Para recordar el legado de esta corriente cultural, la sala presidencial de la institución comunitaria ha acogido una sesión extraordinaria, organizada por Alumni-USAL, Asociación de Antiguos Alumnos y Amigos de la universidad salmantina, y la Cátedra de Innovación Empresarial Escuela de Salamanca, que ha reunido a representantes institucionales y académicos, en torno a esta iniciativa ciudadana y universitaria de dimensión internacional.
Por parte de Unicaja, ha estado presente, la directora de Grupos de Interés y Protocolo Centro y Norte de la entidad, María Ramos, quien, además, ha intervenido en una mesa redonda, acompañada del director general del Servicio Jurídico de la Comisión Europea, Alberto de Gregorio, y la decana de la Facultad de Derecho de la USAL, María Ángeles Guervós.
El respaldo de la entidad financiera responde a su firme apuesta por contribuir a la promoción de actividades académicas y culturales en su ámbito de actuación y al fortalecimiento del tejido profesional e institucional. También se enmarca en la estable colaboración que mantiene desde hace tiempo con la Universidad de Salamanca, con quien impulsa, desde 2023, la Cátedra de Innovación Empresarial Escuela de Salamanca, junto con la Cámara de Comercio de esta localidad.

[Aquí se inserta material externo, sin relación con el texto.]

$ cat config.mk
export PLATFORM = sky130hd
export DESIGN_NAME = instr_encoder
export DESIGN_NICKNAME = d
export VERILOG_FILES = /design/src/rtl/instr_encoder.sv
export SDC_FILE = /design/constraint.sdc
export NUM_CORES = 1
export LEC_CHECK = 0
export ABC_AREA = 1
export BUFFER_PORTS_ARGS = -buffer_cell sky130_fd_sc_hd__clkbuf_2
export CAP_MARGIN = 20
export CORE_AREA = 2 2 112 87
export DETAILED_ROUTE_END_ITERATION = 12
export DIE_AREA = 0 0 114 89
export GPL_TIMING_DRIVEN = 0
export HOLD_SLACK_MARGIN = 0.12
export PLACE_DENSITY_LB_ADDON = 0.08
export SETUP_SLACK_MARGIN = 0.15
export SYNTH_ARGS = -nofsm -noshare
export SYNTH_HDL_FRONTEND = slang
export SYNTH_SLANG_ARGS = --single-unit
$ cat constraint.sdc
create_clock -name clk_i -period 2.3 [get_ports clk_i]
set_input_delay 0.115 -clock clk_i [delete_from_list [all_inputs] [get_ports clk_i]]
set_output_delay 0.115 -clock clk_i [all_outputs]
set_load 0.01 [all_outputs]
$ cat src/rtl/instr_encoder.sv
// RV32I instruction encoder: two-stage valid/ready pipeline.
// Stage A holds the request and range-checks the immediate; stage B holds the packed word.
module instr_encoder #(
    parameter int ERR_CNT_W  = 8,
    parameter bit NOP_ON_ERR = 1'b1
) (
    input  logic                 clk_i,
    input  logic                 rst_ni,
    input  logic                 in_valid_i,
    output logic                 in_ready_o,
    input  logic [2:0]           fmt_i,
    input  logic [6:0]           opcode_i,
    input  logic [4:0]           rd_i,
    input  logic [4:0]           rs1_i,
    input  logic [4:0]           rs2_i,
    input  logic [2:0]           funct3_i,
    input  logic [6:0]           funct7_i,
    input  logic [31:0]          imm_i,
    output logic                 out_valid_o,
    input  logic                 out_ready_i,
    output logic [31:0]          instr_o,
    output logic                 err_o,
    output logic [ERR_CNT_W-1:0] err_cnt_o
);

    localparam logic [2:0]  FMT_R = 3'd0;
    localparam logic [2:0]  FMT_I = 3'd1;
    localparam logic [2:0]  FMT_S = 3'd2;
    localparam logic [2:0]  FMT_B = 3'd3;
    localparam logic [2:0]  FMT_U = 3'd4;
    localparam logic [2:0]  FMT_J = 3'd5;
    localparam logic [31:0] ERR_WORD = NOP_ON_ERR ? 32'h0000_0013 : 32'h0000_0000;
    localparam logic [ERR_CNT_W-1:0] CNT_ONE = {{(ERR_CNT_W-1){1'b0}}, 1'b1};

    logic                 validA_q, validA_d;
    logic [2:0]           fmtA_q;
    logic [6:0]           opcodeA_q;
    logic [4:0]           rdA_q, rs1A_q, rs2A_q;
    logic [2:0]           funct3A_q;
    logic [6:0]           funct7A_q;
    logic [31:0]          immA_q;

    logic                 validB_q, validB_d;
    logic [31:0]          instrB_q, instrB_d;
    logic                 errB_q, errB_d;
    logic [ERR_CNT_W-1:0] errCnt_q, errCnt_d;

    logic advB, acceptIn, moveAB, outFire;
    logic errA;
    logic [31:0] packedA;

    assign advB       = !validB_q || out_ready_i;
    assign in_ready_o = !validA_q || advB;
    assign acceptIn   = in_valid_i && in_ready_o;
    assign moveAB     = validA_q && advB;
    assign outFire    = validB_q && out_ready_i;

    // A value fits in N signed bits when everything from bit N-1 upward is a pure sign extension.
    always_comb begin
        errA = 1'b0;
        case (fmtA_q)
            FMT_R:        errA = 1'b0;
            FMT_I, FMT_S: errA = !((immA_q[31:11] == '0) || (immA_q[31:11] == '1));
            FMT_B:        errA = !((immA_q[31:12] == '0) || (immA_q[31:12] == '1)) || immA_q[0];
            FMT_U:        errA = (immA_q[11:0] != 12'h000);
            FMT_J:        errA = !((immA_q[31:20] == '0) || (immA_q[31:20] == '1)) || immA_q[0];
            default:      errA = 1'b1;
        endcase
    end

    always_comb begin
        packedA = ERR_WORD;
        case (fmtA_q)
            FMT_R: packedA = {funct7A_q, rs2A_q, rs1A_q, funct3A_q, rdA_q, opcodeA_q};
            FMT_I: packedA = {immA_q[11:0], rs1A_q, funct3A_q, rdA_q, opcodeA_q};
            FMT_S: packedA = {immA_q[11:5], rs2A_q, rs1A_q, funct3A_q, immA_q[4:0], opcodeA_q};
            FMT_B: packedA = {immA_q[12], immA_q[10:5], rs2A_q, rs1A_q, funct3A_q,
                              immA_q[4:1], immA_q[11], opcodeA_q};
            FMT_U: packedA = {immA_q[31:12], rdA_q, opcodeA_q};
            FMT_J: packedA = {immA_q[20], immA_q[10:1], immA_q[11], immA_q[19:12],
                              rdA_q, opcodeA_q};
            default: packedA = ERR_WORD;
        endcase
    end

    always_comb begin
        validA_d = validA_q;
        validB_d = validB_q;
        instrB_d = instrB_q;
        errB_d   = errB_q;
        errCnt_d = errCnt_q;
        if (acceptIn) begin
            validA_d = 1'b1;
        end else if (moveAB) begin
            validA_d = 1'b0;
        end
        if (moveAB) begin
            validB_d = 1'b1;
            instrB_d = errA ? ERR_WORD : packedA;
            errB_d   = errA;
        end else if (outFire) begin
            validB_d = 1'b0;
        end
        // Saturate rather than wrap so a long run of bad entries never reads as few.
        if (outFire && errB_q && (errCnt_q != '1)) begin
            errCnt_d = errCnt_q + CNT_ONE;
        end
    end

    always_ff @(posedge clk_i or negedge rst_ni) begin
        if (!rst_ni) begin
            validA_q  <= 1'b0;
            fmtA_q    <= 3'd0;
            opcodeA_q <= 7'd0;
            rdA_q     <= 5'd0;
            rs1A_q    <= 5'd0;
            rs2A_q    <= 5'd0;
            funct3A_q <= 3'd0;
            funct7A_q <= 7'd0;
            immA_q    <= 32'd0;
            validB_q  <= 1'b0;
            instrB_q  <= 32'd0;
            errB_q    <= 1'b0;
            errCnt_q  <= '0;
        end else begin
            validA_q <= validA_d;
            validB_q <= validB_d;
            instrB_q <= instrB_d;
            errB_q   <= errB_d;
            errCnt_q <= errCnt_d;
            if (acceptIn) begin
                fmtA_q    <= fmt_i;
                opcodeA_q <= opcode_i;
                rdA_q     <= rd_i;
                rs1A_q    <= rs1_i;
                rs2A_q    <= rs2_i;
                funct3A_q <= funct3_i;
                funct7A_q <= funct7_i;
                immA_q    <= imm_i;
            end
        end
    end

    assign out_valid_o = validB_q;
    assign instr_o     = instrB_q;
    assign err_o       = errB_q;
    assign err_cnt_o   = errCnt_q;

endmodule
==> metrics.txt, run 1 <==
# TYPE chip_impl_metric gauge
chip_impl_metric{name="finalNetCount",unit=""} 830
chip_impl_metric{name="seqCellArea",unit="um^2"} 2750
chip_impl_metric{name="die_h",unit="um"} 89
chip_impl_metric{name="synthToLayoutAreaGrowth",unit="%"} 32.7
chip_impl_metric{name="overflow",unit=""} 0
chip_impl_metric{name="synth_area_per_cell",unit="um^2"} 9.11
chip_impl_metric{name="avgViaCountPerCell",unit=""} 5.30
chip_impl_metric{name="crit_fanout",unit=""} 10
chip_impl_metric{name="power-per-cell-area",unit="nW/um^2"} 818
chip_impl_metric{name="worstPathArrival",unit="ns"} 2.02
chip_impl_info{name="timing.critical_path.to_type",value="flop"} 1
chip_impl_metric{name="fin_hold_ws",unit="ns"} 0.385
chip_impl_metric{name="synth_adder_area_share",unit="%"} 0.243
chip_impl_metric{name="worst_slew_margin_rel",unit="%"} 43.5
chip_impl_metric{name="cellLeakagePower",unit="nW"} 3.44
chip_impl_metric{name="final_period_demand_of_the_worst_path",unit="ns"} 1.80
chip_impl_info{name="post-synth-top-count-cell",value="nand2_1"} 1
chip_impl_metric{name="clock.fmax",unit="MHz"} 556
chip_impl_info{name="yosysTopAreaCell",value="dfrtp_1"} 1
chip_impl_metric{name="route.met2.wl",unit="mm"} 6.38
chip_impl_metric{name="grt.total_usage",unit="%"} 27.4
chip_impl_metric{name="cts_sinks",unit=""} 110
chip_impl_metric{name="drt_drc_violations_left",unit=""} 0
chip_impl_info{name="tritoncts",value="yes"} 1
chip_impl_metric{name="final_layout_size_suffix_gt1_share",unit="%"} 26.7
chip_impl_metric{name="grt_first_pass_wirelength",unit="mm"} 21.3
chip_impl_metric{name="yosys.cell_types.count",unit=""} 33
chip_impl_metric{name="clock_buffer_depth",unit=""} 2
chip_impl_metric{name="synth_enable_flop_cells",unit=""} 0
chip_impl_metric{name="port_buffers",unit=""} 113
chip_impl_metric{name="dr_wl_met3",unit="um"} 774
chip_impl_info{name="maxUsedRoutingLayer",value="met4"} 1
chip_impl_metric{name="final.setup_skew",unit="ns"} 0.00647
chip_impl_metric{name="postCtsSetupBuffers",unit=""} 0
chip_impl_metric{name="hold_violations",unit=""} 0
chip_impl_metric{name="numCtsBuffers",unit=""} 9
chip_impl_metric{name="antenna-diode-count",unit=""} 0
chip_impl_metric{name="max-cap-violations",unit=""} 0
chip_impl_metric{name="final_util",unit="%"} 76.5
chip_impl_metric{name="initial_core_utilization",unit="%"} 57.6
chip_impl_metric{name="ys_seq_area_share",unit="%"} 53.4
chip_impl_metric{name="synth_simple_gate_area_share",unit="%"} 23.0
chip_impl_info{name="hold_class",value="in2reg"} 1
chip_impl_metric{name="timing.final.crit_share",unit="%"} 78.3
chip_impl_metric{name="totalPowerFinal",unit="mW"} 5.59
chip_impl_metric{name="avgRoutedWirePerCell",unit="um"} 15.3
chip_impl_metric{name="num_rows",unit=""} 30
chip_impl_metric{name="final.fill_count",unit=""} 686
chip_impl_metric{name="yosysWarnings",unit=""} 0
chip_impl_metric{name="cts.reportedPaths.clkPinSlew",unit="ns"} 0.07
chip_impl_metric{name="place_ws",unit="ns"} 0.622
chip_impl_metric{name="dieWidth",unit="um"} 114
chip_impl_metric{name="largest_voltage_drop_on_the_vdd_net",unit="mV"} 0.697
chip_impl_info{name="synth_top_family_by_area",value="simple AND/OR/NAND/NOR gates"} 1
chip_impl_metric{name="finalSetupViolCount",unit=""} 0
chip_impl_metric{name="pin_count",unit=""} 114
chip_impl_metric{name="finish.cell_count_without_fillers",unit=""} 875
chip_impl_metric{name="postLayoutSetupSlackWorst",unit="ns"} 0.500
chip_impl_metric{name="cts.htree.levels",unit=""} 3
chip_impl_metric{name="grt_pass1_vias",unit=""} 4313
chip_impl_info{name="clock_tree.root_cell",value="clkbuf_16"} 1
chip_impl_metric{name="fp.coreArea",unit="um^2"} 8930
chip_impl_metric{name="drt_first_iter_violations",unit=""} 401
chip_impl_metric{name="synth_seq_cells",unit=""} 110
chip_impl_metric{name="timing_worst_slew_pin_value",unit="ns"} 0.848
chip_impl_metric{name="routed_via_count",unit=""} 4641
chip_impl_metric{name="area_of_the_multi_input_gates",unit="um^2"} 2110
chip_impl_metric{name="synthDominantCellAreaShare",unit="%"} 53.4
chip_impl_metric{name="synth-compound-area-share",unit="%"} 6.44
chip_impl_info{name="crit_path_start_kind",value="primary input"} 1
chip_impl_info{name="synthTopCellsByArea",value="dfrtp_1 (53%), nand2_1 (12%), mux2_2 (9.6%)"} 1
chip_impl_metric{name="postSynth.asyncResetShare",unit="%"} 100
chip_impl_info{name="timing_worst_setup_path_type",value="in2reg"} 1
chip_impl_metric{name="final_antenna_net_count",unit=""} 0
chip_impl_metric{name="synth.net_count",unit=""} 637
chip_impl_metric{name="post_dp_cell_area",unit="um^2"} 5860
chip_impl_metric{name="final_max_slew_viol_count",unit=""} 0
chip_impl_metric{name="routabilityCongestion",unit=""} 0.937
chip_impl_metric{name="worst_skew_pair.late_latency",unit="ns"} 0.35
chip_impl_metric{name="initial_antenna_violation_count",unit=""} 0
chip_impl_info{name="run_status",value="completed"} 1
chip_impl_metric{name="dp_cells",unit=""} 790
chip_impl_metric{name="routedLengthMet1",unit="mm"} 6.12
chip_impl_info{name="grt_setup_unrepaired",value="no"} 1
chip_impl_metric{name="design.die.area",unit="um^2"} 10100
chip_impl_metric{name="setup-tns-final",unit="ns"} 0
chip_impl_metric{name="routed_wirelength",unit="mm"} 13.4
chip_impl_metric{name="postCtsResizedCells",unit=""} 0
chip_impl_metric{name="grt_start_max_net_pins",unit=""} 111
chip_impl_metric{name="dpl.hpwl",unit="mm"} 9.20
chip_impl_info{name="ys_top_cells_by_count",value="nand2_1 (164), dfrtp_1 (110), nor2_1 (68), mux2_2 (44), a21oi_1 (35)"} 1
chip_impl_info{name="dominant_register_cell_in_the_synthesized_netlist",value="dfrtp_1"} 1
chip_impl_metric{name="critPathRequiredTime",unit="ns"} 2.52
chip_impl_metric{name="syn_area",unit="um^2"} 5150
chip_impl_metric{name="syn-instance-count",unit=""} 565
chip_impl_metric{name="drt-pass1-iter-count",unit=""} 5
chip_impl_metric{name="design_area",unit="um^2"} 6830
chip_impl_metric{name="post_synth_xor_area_fraction",unit="%"} 1.19
chip_impl_metric{name="yosys-mux-area-fraction",unit="%"} 10.2
[state kept, by name, summed over array words and instances, names as in the netlist]
register,count
immA_q,32
instr_o,32
err_cnt_o,8
funct7A_q,7
opcodeA_q,7
rdA_q,5
rs1A_q,5
rs2A_q,5
fmtA_q,3
funct3A_q,3
err_o,1
out_valid_o,1
validA_q,1
[worst max-delay path, cell delays in order]
cell	delay (ns)
dlygate4sd3_1	0.53
clkbuf_2	0.10
inv_1	0.08
nand3_1	0.13
nand2_1	0.12
buf_2	0.26
buf_2	0.26
buf_2	0.29
a21oi_1	0.12
[path summary, 6_finish.rpt]
kind | depth (start not counted) | to | slack (ns) | from
setup / recovery | 9 | immA_q[4] | 0.50 | out_ready_i
hold / removal | 4 | immA_q[6] | 0.38 | in_valid_i
setup reg to reg | 9 | instr_o[31] | 0.55 | fmtA_q[1]
hold reg to reg | 2 | instr_o[18] | 0.48 | instr_o[18]
max in group asynchronous | 2 | fmtA_q[2] | 1.27 | rst_ni
min in group asynchronous | 2 | err_cnt_o[2] | 0.45 | rst_ni
[cells in the final DEF, fill, tap and decap left out, types with 5 or more instances in the layout]
cell type	Yosys	final
nand2_1	164	164
clkbuf_2	0	112
dfrtp_1	110	110
dlygate4sd3_1	0	69
nor2_1	68	68
mux2_2	44	44
a21oi_1	35	35
inv_1	33	33
nand3_1	24	24
nand3b_1	14	14
clkbuf_16	0	9
buf_2	8	8
buf_4	7	7
clkbuf_1	5	6
o211ai_1	5	5
o221ai_1	5	5
xor2_1	5	5
[cell type report]
cell class / count / area share (%)
plain buffers: 23 / 2.01
clock inverters: 5 / 0.495
well taps: 112 / 2.05
clock buffers: 11 / 3.55
repair buffers: 182 / 18.5
inverters: 38 / 2.12
flip-flops and latches: 110 / 40.3
multi-input cells: 394 / 31.0
[layer usage]
layer | vias up | GRT usage, %
li1 | 2209 | -
met1 | 2244 | 38.8
met2 | 178 | 44.8
met3 | 10 | 5.29
met4 | 0 | 6.21
met5 | - | 0
[timing repair]
item,CTS,global route
setup endpoints to repair,0,0
endpoints found under the hold margin,179,0
hold buffers,69,0
[cells by family after synthesis]
logic type / count (synthesis)
and+or+nand+nor: 282
DFF: 110
buffers and inverters: 61
AOI/OAI and AO/OA: 57
muxes: 47
xor gates and xnor gates: 7
adders and majority gates: 1
[power by group]
part           leakage (nW)  internal [mW]  switching, mW  total (mW)
combinational          1.99          0.676          0.865        1.54
sequential             1.32           2.30          0.288        2.59
clock                 0.132          0.765          0.694        1.46
total                  3.44           3.74           1.85        5.59
Power figures use the tool's default switching activity.
==> inputs of run 2 (changes only) <==
Settings changed: CORE_AREA 2 2 112 87 to 2 2 116 90, DIE_AREA 0 0 114 89 to 0 0 118 92.
Clock period 2.3 ns to 1.7 ns, I/O delays scaled along.
==> run 2 against run 1 <==
Against the previous run:
- via count increased by 2.1%
- wire length grew 3.3%
- sequential cell count unchanged
- combinational power up 56%
- final cell count grew 5.5%
==> metrics.txt, run 2 (same netlist as run 1, synthesis figures left out) <==
# TYPE chip_impl_metric gauge
chip_impl_info{name="run_status",value="completed"} 1
chip_impl_metric{name="port_buffers",unit=""} 113
chip_impl_metric{name="avgRoutedWirePerCell",unit="um"} 15.0
chip_impl_metric{name="final_max_slew_viol_count",unit=""} 0
chip_impl_metric{name="drt-pass1-iter-count",unit=""} 5
chip_impl_info{name="crit_path_start_kind",value="primary input"} 1
chip_impl_metric{name="grt_first_pass_wirelength",unit="mm"} 21.9
chip_impl_metric{name="cts.htree.levels",unit=""} 3
chip_impl_metric{name="final_layout_size_suffix_gt1_share",unit="%"} 33.0
chip_impl_metric{name="critPathRequiredTime",unit="ns"} 1.99
chip_impl_info{name="cp_slowest_cell",value="dlygate4sd3_1"} 1
chip_impl_metric{name="numCtsBuffers",unit=""} 9
chip_impl_metric{name="routabilityCongestion",unit=""} 0.938
chip_impl_metric{name="finalSetupViolCount",unit=""} 0
chip_impl_metric{name="grt_pass1_vias",unit=""} 4500
chip_impl_metric{name="cts_sinks",unit=""} 110
chip_impl_metric{name="grt.total_usage",unit="%"} 25.6
chip_impl_metric{name="design.die.area",unit="um^2"} 10900
chip_impl_metric{name="clock.fmax",unit="MHz"} 621
chip_impl_metric{name="fp.coreArea",unit="um^2"} 9890
chip_impl_metric{name="routed_wirelength",unit="mm"} 13.8
chip_impl_metric{name="timing.final.crit_share",unit="%"} 94.7
chip_impl_metric{name="hold_violations",unit=""} 0
chip_impl_metric{name="final.setup_skew",unit="ns"} 0.00796
chip_impl_metric{name="finalNetCount",unit=""} 855
chip_impl_metric{name="cpPeakStageDelay",unit="ns"} 0.58
chip_impl_info{name="tritoncts",value="yes"} 1
chip_impl_metric{name="initial_antenna_violation_count",unit=""} 0
chip_impl_info{name="final_common_cell",value="nand2_1"} 1
chip_impl_info{name="timing_worst_setup_path_type",value="in2reg"} 1
chip_impl_info{name="cell_type_group_with_the_largest_total_delay_on_the_critical_path",value="buffers and inverters"} 1
chip_impl_metric{name="grt_start_max_net_pins",unit=""} 111
chip_impl_metric{name="finish.cell_count_without_fillers",unit=""} 923
chip_impl_metric{name="pin_count",unit=""} 114
chip_impl_metric{name="die_h",unit="um"} 92
chip_impl_metric{name="worst_skew_pair.late_latency",unit="ns"} 0.35
chip_impl_metric{name="place_ws",unit="ns"} 0.0329
chip_impl_metric{name="met1_usage",unit="%"} 36.2
chip_impl_metric{name="groute.layer.met3.usage",unit="%"} 6.90
chip_impl_metric{name="cts.reportedPaths.clkPinSlew",unit="ns"} 0.07
chip_impl_metric{name="synthToLayoutAreaGrowth",unit="%"} 40.5
chip_impl_info{name="grt_setup_unrepaired",value="yes"} 1
chip_impl_metric{name="design_area",unit="um^2"} 7240
chip_impl_metric{name="final_period_demand_of_the_worst_path",unit="ns"} 1.61
chip_impl_metric{name="drt_drc_violations_left",unit=""} 0
chip_impl_metric{name="avgViaCountPerCell",unit=""} 5.13
chip_impl_metric{name="largest_voltage_drop_on_the_vdd_net",unit="mV"} 0.742
chip_impl_metric{name="drt_first_iter_violations",unit=""} 390
chip_impl_metric{name="overflow",unit=""} 0
chip_impl_metric{name="crit_fanout",unit=""} 10
chip_impl_metric{name="antenna-diode-count",unit=""} 0
chip_impl_metric{name="initial_core_utilization",unit="%"} 52.1
chip_impl_metric{name="worst-path-buf-inv",unit=""} 4
chip_impl_metric{name="max-cap-violations",unit=""} 0
chip_impl_metric{name="timing_worst_slew_pin_value",unit="ns"} 0.867
chip_impl_metric{name="dp_cells",unit=""} 814
chip_impl_metric{name="dieWidth",unit="um"} 118
chip_impl_metric{name="worstPathArrival",unit="ns"} 1.90
chip_impl_metric{name="postLayoutSetupSlackWorst",unit="ns"} 0.0896
chip_impl_metric{name="dpl.hpwl",unit="mm"} 9.12
chip_impl_metric{name="grt_util_met2",unit="%"} 40.2
chip_impl_info{name="top_library_cells_by_usage_in_the_layout_fill_and_taps_aside",value="nand2_1 (155), clkbuf_2 (113), dfrtp_1 (108)"} 1
chip_impl_info{name="busiest_layer",value="met2"} 1
chip_impl_metric{name="final_antenna_net_count",unit=""} 0
chip_impl_info{name="hold_class",value="in2reg"} 1
chip_impl_metric{name="clock_buffer_depth",unit=""} 2
chip_impl_metric{name="cellLeakagePower",unit="nW"} 3.60
chip_impl_info{name="timing.critical_path.to_type",value="flop"} 1
chip_impl_info{name="timing.critical_path.cells",value="clkbuf_2, inv_1, dlygate4sd3_1, nand2_1, nand2_2, nor2_1, inv_1, a31oi_1, nand3_1, nand2_1"} 1
chip_impl_metric{name="setup-tns-final",unit="ns"} 0
chip_impl_metric{name="routed_via_count",unit=""} 4738
chip_impl_metric{name="power-per-cell-area",unit="nW/um^2"} 1100
chip_impl_metric{name="num_rows",unit=""} 32
chip_impl_metric{name="totalPowerFinal",unit="mW"} 7.96
chip_impl_info{name="clock_tree.root_cell",value="clkbuf_16"} 1
chip_impl_metric{name="post_dp_cell_area",unit="um^2"} 5890
chip_impl_metric{name="worst_slew_margin_rel",unit="%"} 42.2
-- run 2: worst min-delay path: cells and delay by family --
| kind | cells | cell delay (ns) |
|---|---|---|
| buffers and inverters | 2 | 0.13 |
| AO/OA/AOI/OAI | 1 | 0.10 |
| XOR/XNOR | 1 | 0.07 |
| AND/OR/NAND/NOR | 1 | 0.07 |
-- run 2: stage by stage --
stage                     util, %  hold WS, ns
after global routing         73.2        0.189
after detailed placement     59.6        0.262
after global placement       59.5        0.318
final                        73.2        0.141
after CTS                    70.2        0.280
after floorplan                 -       -0.211
-- run 2: layer usage --
layer	vias to the layer above	routed length (um)
met2	186	6510
met1	2273	6250
met4	0	135
met3	16	936
met5	-	0
li1	2263	-
-- run 2: power by group --
group	internal [mW]	switching, mW
registers	3.12	0.399
logic	1.12	1.28
clock network	1.13	0.910
total	5.37	2.59
-- run 2: path summary, 6_finish.rpt --
kind / startpoint / cells after the start / to / slack, ns
worst min register to register: instr_o[3] / 2 / instr_o[3] / 0.47
max in group asynchronous: rst_ni / 2 / fmtA_q[0] / 0.63
worst min-delay path: out_ready_i / 5 / err_cnt_o[0] / 0.14
min in group asynchronous: rst_ni / 2 / err_cnt_o[1] / 0.41
worst max-delay path: out_ready_i / 10 / instr_o[7] / 0.09
worst max register to register: out_valid_o / 7 / instr_o[7] / 0.10
-- run 2: cell type report --
cell class | count | area [um^2]
tap | 136 | 170
fill | 768 | 2650
timing repair buffer | 207 | 1480
multi-input combinational | 394 | 2200
buffer | 23 | 190
clock inverter | 4 | 48.8
clock buffer | 11 | 233
sequential | 110 | 2760
inverter | 38 | 158
-- run 2: repair_timing --
item	in CTS	in global routing
cloned	1	2
hold buffers	69	0
hold endpoints to repair	179	0
setup buffers	4	18
pin swaps	0	18
gates resized for setup	22	43
endpoints found under the setup margin	74	89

Corriente cultural de dimensión global
La Escuela de Salamanca es una corriente renovadora del saber que transformó la teología, el derecho, la economía y la filosofía moral, sentando las bases de conceptos modernos que inspiran nuestras democracias contemporáneas, como los derechos humanos, el derecho internacional o la libertad de conciencia.
Francisco de Vitoria, Domingo de Soto o Francisco de Suárez fueron algunos representantes de este movimiento, que situó a Salamanca en el epicentro del debate global sobre la justicia, dignidad humana y organización política, en Europa y a nivel mundial.